Earlier this year I ranted on a topic similar to this; many companies have no idea the sort of effort we put into our sex toy reviews. The testing, the photos, the writing, the editing, and even the promoting. For the cheap toys, we’re getting screwed in the conversion if the sex toy is seen as “payment” for the review. But many of us spend at least half a day’s work time (if we’re comparing this to an hourly full-time job) if not a full day or even MORE than a full work day’s time on our reviews.
So today I saw a post from a blogger, not a sex blogger, talking about fair pay for bloggers. We’re not the only ones doing reviews! During my short time as a food blogger, I was indeed doing some reviewing. Perhaps because I was new, perhaps because that’s how they do it, but I was never sent a retail size product for review. If it was for, say, something that comes 6 per box….I was sent one individual item. I was tempted to review it as “ew yuck, tastes like poo, avoid” and that be that. Compared to the retail value of the sex toys I get? 140 characters for a total review would have been generous.
Regardless, the post is very good and raises some good points. Go read it. I’ll be here. Come back and talk amongst yourselves.
Maybe what I’m doing is fighting for equal pay: equal pay with journalists, critics, columnists.. or just being paid at all. It’s not a perfect proposition, I know that, but something needs to change. My idea has many reasons why it won’t work – but I just feel that it needs to be addressed and we get a conversation going in order to try and start to make a change.

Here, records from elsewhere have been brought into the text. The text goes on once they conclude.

== try-maple ==
// AXIS_FIR_v1_0
module AXIS_FIR_v1_0 # 
    (
        parameter integer C_S_AXIS_TDATA_WIDTH	= 16,
        parameter integer C_M_AXIS_TDATA_WIDTH	= 32,
        parameter integer C_M_AXIS_START_COUNT	= 32
    )
    (
        input wire [3:0] s_axis_tkeep,
        output wire [3:0] m_axis_tkeep,
        input wire  s_axis_aclk,
        input wire  s_axis_aresetn,
        output wire  s_axis_tready,
        input wire [C_S_AXIS_TDATA_WIDTH-1 : 0] s_axis_tdata,
        input wire [(C_S_AXIS_TDATA_WIDTH/8)-1 : 0] s_axis_tstrb,
        input wire  s_axis_tlast,
        input wire  s_axis_tvalid,
        input wire  m_axis_aclk,
        input wire  m_axis_aresetn,
        output wire  m_axis_tvalid,
        output wire [C_M_AXIS_TDATA_WIDTH-1 : 0] m_axis_tdata,
        output wire [(C_M_AXIS_TDATA_WIDTH/8)-1 : 0] m_axis_tstrb,
        output wire  m_axis_tlast,
        input wire  m_axis_tready
    );
Size in the first run: about 7400 cells after synthesis, roughly 720 flip-flops, about 72 I/O pins, about 0.081 mm² of cells after synthesis.
clock: 8.0 ns
lec_check: 0
cap_margin: 5
cell_pad_in_sites_global_placement: 3
core_aspect_ratio: 0.78
core_margin: 5
core_utilization: 40
gpl_timing_driven: 0
slew_margin: 20
run.sh (not shown) runs the stock make flow with config.mk's settings and CLKGATE_MAP_FILE=.
What try-xenon does differently from try-maple at the input level:
- a change of CORE_UTILIZATION from 40 to 12
- a deleted CELL_PAD_IN_SITES_GLOBAL_PLACEMENT that had been 3
- a change of CORE_MARGIN from 5 to 2
- a change of CAP_MARGIN from 5 to 20
- a deleted CORE_ASPECT_RATIO that had been 0.78
- a deleted GPL_TIMING_DRIVEN that had been 0
- a change of the clock period (ns, I/O delays scaled along) from 8.0 to 9.06
## What came out
try-maple went all the way through synthesis, placement and routing and the layout is clean on timing, DRC and antenna.
The final layout from try-xenon, which completed every stage, passed the timing, design-rule and antenna checks at the end of the flow.
For placed instance count, dividing the value from try-maple by the value from try-xenon gives 0.62.
try-xenon improves on try-maple in post-layout minimum cycle time.
try-xenon vs try-maple, wire length went down by about 10%.
Clock-buffer cell count shrinks by more than 10% when moving from try-maple to try-xenon.
Between try-maple and try-xenon, the post-CTS clock slew at the launch and capture registers of the worst setup and hold paths does not differ in any meaningful way.
Sort try-xenon and try-maple by final cell utilization of the core, ascending, and try-xenon comes first.
--- input diff try-xenon..try-violet ---
- a change of CORE_UTILIZATION from 12 to 40
- a change of the clock period (ns, I/O delays scaled along) from 9.06 to 8.0
Findings:
Comparing try-xenon and try-violet, data arrival time of the worst path is lower on try-xenon.
Number of buffers inserted during clock tree synthesis went up by a few percent going from try-xenon to try-violet.
Delta(total number of placement rows, try-violet - try-xenon) < 0
Summary of try-violet over try-xenon: post-placement cell area -8.4%.
Cmp try-xenon and try-violet / count of inserted antenna diode cells / higher: try-xenon
Against try-xenon, try-violet reports a vias per cell that is higher.
Share of the clock period used by the worst path: try-violet higher than try-xenon
Sequential share of cell area, try-xenon and try-violet, lower one = try-xenon.
--- input diff try-violet..try-umber ---
- CORE_UTILIZATION: 40 -> 64
- the clock period (ns, I/O delays scaled along): 8.0 -> 5.96
## What came out
The flow for try-umber finished, though final verification flagged negative setup slack.
try-umber — via density per instance 0.55 higher, try-violet as reference
Taking try-violet as the reference point, the final core area utilization of try-umber rises by 29 points.
Summary of try-umber over try-violet: final cell area excluding filler cells rose by 2.9%; global routing met1 resource utilization went up 17 points; via total after detailed routing higher; via count of the first global-routing pass now larger; count of clock-buffer cells in the layout saw a decrease.
Looking at slowest stage cell on the critical path, the sky130_fd_sc_hd__edfxtp_1 result is from try-violet; the sky130_fd_sc_hd__fa_1 one comes from try-umber.

---

AXIS_FIR_v1_0 again, from the RTL that the note above started with.
export LEC_CHECK = 0
export CAP_MARGIN = 20
export CELL_PAD_IN_SITES_GLOBAL_PLACEMENT = 1
export CORE_ASPECT_RATIO = 1.54
export CORE_MARGIN = 3
export CORE_UTILIZATION = 63
export GPL_ROUTABILITY_DRIVEN = 1
export GPL_TIMING_DRIVEN = 1
export SLEW_MARGIN = 20
export TNS_END_PERCENT = 65
create_clock -name core_clock -period 6.23 [get_ports {s_axis_aclk}]
The baseline produced a layout that fails on negative setup slack.
Rerun with:
- CELL_PAD_IN_SITES_GLOBAL_PLACEMENT: 1 -> default
- CORE_ASPECT_RATIO: 1.54 -> default
- CORE_MARGIN: 3 -> 2
- CORE_UTILIZATION: 63 -> 40
- GPL_ROUTABILITY_DRIVEN: 1 -> default
- GPL_TIMING_DRIVEN: 1 -> default
- TNS_END_PERCENT: 65 -> default
- clock period: 6.23 -> 7.24 ns (I/O delays scaled with it)
Result:
- The new run went through all stages and came out clean
- final cell count went up by 8.3%
- synthesized area is unchanged
- flip-flop count is unchanged
- via count falls by 3.7%
- clock-buffer cell count climbs by 6
- non-clock buffer count decreases by 266
- final area drops by 0.96%
Rerun with:
- CORE_UTILIZATION: 40 -> 72
- PLACE_DENSITY: default -> 0.43
- clock period: 7.24 -> 5.13 ns (I/O delays scaled with it)
What happened: The new run produced a layout that fails on negative setup slack. Sequential share of layout area went down by 2.1 points. Worst setup slack loses 1700 ps. Die area went down by 44%. Global-route usage went up by 19 points.
Rerun with:
- PLACE_DENSITY: 0.43 -> default
- PLACE_DENSITY_LB_ADDON: default -> 0.0
- SETUP_SLACK_MARGIN: default -> 0.69
Effect: The changed run finished with negative setup slack left; setup slack gets better by 11 ps; critical path depth shrinks by 3; global-route usage grows by 0.91 points; final cell count grows by 1.9%; design area grows by 2.7%; worst hold slack stays flat; via count grows by 5.1%.

---

== P ==
AXIS_FIR_v1_0 again, from the RTL that the note above started with.
==> flow/design.v (excerpt) <==
module AXIS_FIR_v1_0 # 
    (
        parameter integer C_S_AXIS_TDATA_WIDTH	= 16,
        parameter integer C_M_AXIS_TDATA_WIDTH	= 32,
        parameter integer C_M_AXIS_START_COUNT	= 32
    )
    (
        input wire [3:0] s_axis_tkeep,
        output wire [3:0] m_axis_tkeep,
        input wire  s_axis_aclk,
        input wire  s_axis_aresetn,
        output wire  s_axis_tready,
        input wire [C_S_AXIS_TDATA_WIDTH-1 : 0] s_axis_tdata,
        input wire [(C_S_AXIS_TDATA_WIDTH/8)-1 : 0] s_axis_tstrb,
        input wire  s_axis_tlast,
        input wire  s_axis_tvalid,
        input wire  m_axis_aclk,
        input wire  m_axis_aresetn,
        output wire  m_axis_tvalid,
        output wire [C_M_AXIS_TDATA_WIDTH-1 : 0] m_axis_tdata,
        output wire [(C_M_AXIS_TDATA_WIDTH/8)-1 : 0] m_axis_tstrb,
        output wire  m_axis_tlast,
        input wire  m_axis_tready
    );
clock: 6.23 ns
lec_check: 0
cap_margin: 20
cell_pad_in_sites_global_placement: 1
core_aspect_ratio: 1.33
core_margin: 9
core_utilization: 17
gpl_routability_driven: 1
gpl_timing_driven: 1
hold_slack_margin: -0.01
max_routing_layer: met4
setup_slack_margin: 0.71
slew_margin: 20
tns_end_percent: 65
[P] flow finished | final checks: failed | reasons: setup timing
Here is what was changed in the inputs of Q compared with P.
- CORE_ASPECT_RATIO: 1.33 -> unset
- GPL_ROUTABILITY_DRIVEN: 1 -> unset
- TNS_END_PERCENT: 65 -> unset
- CORE_UTILIZATION: 17 -> 72
- MAX_ROUTING_LAYER: met4 -> unset
- SETUP_SLACK_MARGIN: 0.71 -> unset
- CELL_PAD_IN_SITES_GLOBAL_PLACEMENT: 1 -> unset
- HOLD_SLACK_MARGIN: -0.01 -> unset
- GPL_TIMING_DRIVEN: 1 -> unset
- CORE_MARGIN: 9 -> 2
- the clock period (ns, I/O delays scaled along): 6.23 -> 5.21
After detailed routing, P needs less wire than Q. Measured against each other, Q and P differ in post-route standard cell area excluding fillers, the lower figure coming from Q. The core of Q is more densely filled than that of P. Number of fill cells in the layout in Q is 46400 lower than in P. Compared with P, Q shows a higher per-cell routed wire length. Between Q and P, the wire length of the first global-routing pass does not differ in any meaningful way. Depth of the worst register-to-register path ends up lower on Q. Going from P to Q, setup slack shrinks by 1.31 ns. Q: complete, dirty (setup timing). P → Q: total buffers and inverters traversed by the critical path moved down, depth of the worst hold-timing path level.
The inputs of R differ from those of Q as listed below.
- putting PLACE_DENSITY at 0.64 where nothing was set
- swapping 5.21 for 5.35 in the clock period (ns, I/O delays scaled along)
--- outcome ---
- Although R finished all stages, its layout failed final checks on setup timing.
- Relative to Q, number of buffers created by CTS has gone up in R.
- Of Q and R, the higher synthesis-to-finish area growth belongs to Q.

---

Starting RTL as in the previous note.
Design AXIS_FIR_v1_0, start of the top module:
module AXIS_FIR_v1_0 # 
    (
        parameter integer C_S_AXIS_TDATA_WIDTH	= 16,
        parameter integer C_M_AXIS_TDATA_WIDTH	= 32,
        parameter integer C_M_AXIS_START_COUNT	= 32
    )
    (
        input wire [3:0] s_axis_tkeep,
        output wire [3:0] m_axis_tkeep,
        input wire  s_axis_aclk,
        input wire  s_axis_aresetn,
        output wire  s_axis_tready,
        input wire [C_S_AXIS_TDATA_WIDTH-1 : 0] s_axis_tdata,
        input wire [(C_S_AXIS_TDATA_WIDTH/8)-1 : 0] s_axis_tstrb,
        input wire  s_axis_tlast,
        input wire  s_axis_tvalid,
        input wire  m_axis_aclk,
        input wire  m_axis_aresetn,
        output wire  m_axis_tvalid,
        output wire [C_M_AXIS_TDATA_WIDTH-1 : 0] m_axis_tdata,
        output wire [(C_M_AXIS_TDATA_WIDTH/8)-1 : 0] m_axis_tstrb,
        output wire  m_axis_tlast,
        input wire  m_axis_tready
    );
make LEC_CHECK=0 ABC_AREA=1 CAP_MARGIN=30 CORE_MARGIN=6 CORE_UTILIZATION=43 CTS_CLUSTER_SIZE=32 GPL_ROUTABILITY_DRIVEN=0 HOLD_SLACK_MARGIN=0.27 MAX_ROUTING_LAYER=met4 MIN_ROUTING_LAYER=met2 PLACE_DENSITY=0.41 SETUP_SLACK_MARGIN=-0.36 SLEW_MARGIN=20 finish   # period 11.6 ns
The baseline went through all stages and came out clean.
Then changed:
--- a/flow/config.mk
+++ b/flow/config.mk
@@ -10,2 +10,2 @@
-export CORE_MARGIN = 6
-export CORE_UTILIZATION = 43
+export CORE_MARGIN = 5
+export CORE_UTILIZATION = 40
@@ -14 +13,0 @@
-export HOLD_SLACK_MARGIN = 0.27
==> flow/constraint.sdc (replaced) <==
create_clock -name core_clock -period 8.0 [get_ports {s_axis_aclk}]
set_input_delay 1.6000 -clock core_clock [delete_from_list [all_inputs] [get_ports {s_axis_aclk}]]
set_output_delay 1.6000 -clock core_clock [all_outputs]
set_load 0.01 [all_outputs]
Core utilization fell by 3.2 points.
Cell count rose by 2.3%.
Hold slack is worse by 0.0044 ns.
Global-route usage fell by 0.70 points.
Worst setup slack is worse by 3.5 ns.
Design area rose by 0.74%.
Critical path depth rose by 1.
Then changed:
==> flow/config.mk (replaced) <==
export PLATFORM = sky130hd
export DESIGN_NAME = AXIS_FIR_v1_0
export DESIGN_NICKNAME = AXIS_FIR_v1_0
export VERILOG_FILES = /design/flow/design.v
export SDC_FILE = /design/flow/constraint.sdc
export NUM_CORES = 4
export LEC_CHECK = 0
export CAP_MARGIN = 20
export CORE_MARGIN = 2
export CORE_UTILIZATION = 70
export MAX_ROUTING_LAYER = met4
export SLEW_MARGIN = 20
==> flow/constraint.sdc (replaced) <==
create_clock -name core_clock -period 6.09 [get_ports {s_axis_aclk}]
set_input_delay 1.2180 -clock core_clock [delete_from_list [all_inputs] [get_ports {s_axis_aclk}]]
set_output_delay 1.2180 -clock core_clock [all_outputs]
set_load 0.01 [all_outputs]
What happened: The changed run produced a layout that fails on negative setup slack. Utilization increases by 34 points. Clock skew is lower by 0.013 ns. Clock-buffer cell count came out higher by 3. Wire length decreases by 33%.
Then changed:
--- a/flow/config.mk
+++ b/flow/config.mk
@@ -8 +8 @@
-export CAP_MARGIN = 20
+export CAP_MARGIN = 15
@@ -10 +10 @@
-export CORE_UTILIZATION = 70
+export CORE_UTILIZATION = 72
==> flow/constraint.sdc (replaced) <==
create_clock -name core_clock -period 5.93 [get_ports {s_axis_aclk}]
set_input_delay 1.1860 -clock core_clock [delete_from_list [all_inputs] [get_ports {s_axis_aclk}]]
set_output_delay 1.1860 -clock core_clock [all_outputs]
set_load 0.01 [all_outputs]
What happened: The changed run reached the layout checks and failed them: negative setup slack. Worst setup slack got worse by 0.17 ns. Routed wire length climbs by about 3.2%. Global-route usage climbs by 1.6 points. Area after synthesis stays the same.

Some points that have already been raised on twitter include integrity of the review/reviewer…..wouldn’t a company only want to pay for a positive review? Would this change how the reviewer talks about the product? Is there a way to get fair pay to bloggers for the hard work of a review without compromising anybody’s integrity? What about a payment to spotlight the review? For some reviewers, they don’t post often so a new post will stay on the homepage awhile. For others, it might scroll by quickly. One option could be that a blogger is paid a special sort of advertising fee for a sidebar banner that leads to the review or the company’s site or extra social media attention to the review maybe. I don’t know. I don’t know how it would work, if it could work, if any company values us enough to do it.
The blogger who wrote this post did a follow-up, and there is one point someone else raised that I found interesting:
Under the heading “Do you get paid for Product Seeding?” her answer was
“…No. Unless you are required to use specific links, post specific verbiage or do specific tasks in relation to the gifting. If you are being sent a product, you are at liberty to post in whatever context on whatever time frame you deem appropriate. If celebrities don’t get paid to wear a pair of jeans, you aren’t either”
Except that….in the sex toy world we are often required to have certain words appear, and appear as links, links that don’t have our affiliate link in them. We’re hounded if we have the product longer than a few months.
Do you agree? Disagree? Retailers and manufacturers, we’d love to hear your thoughts, too. Be anon if you must!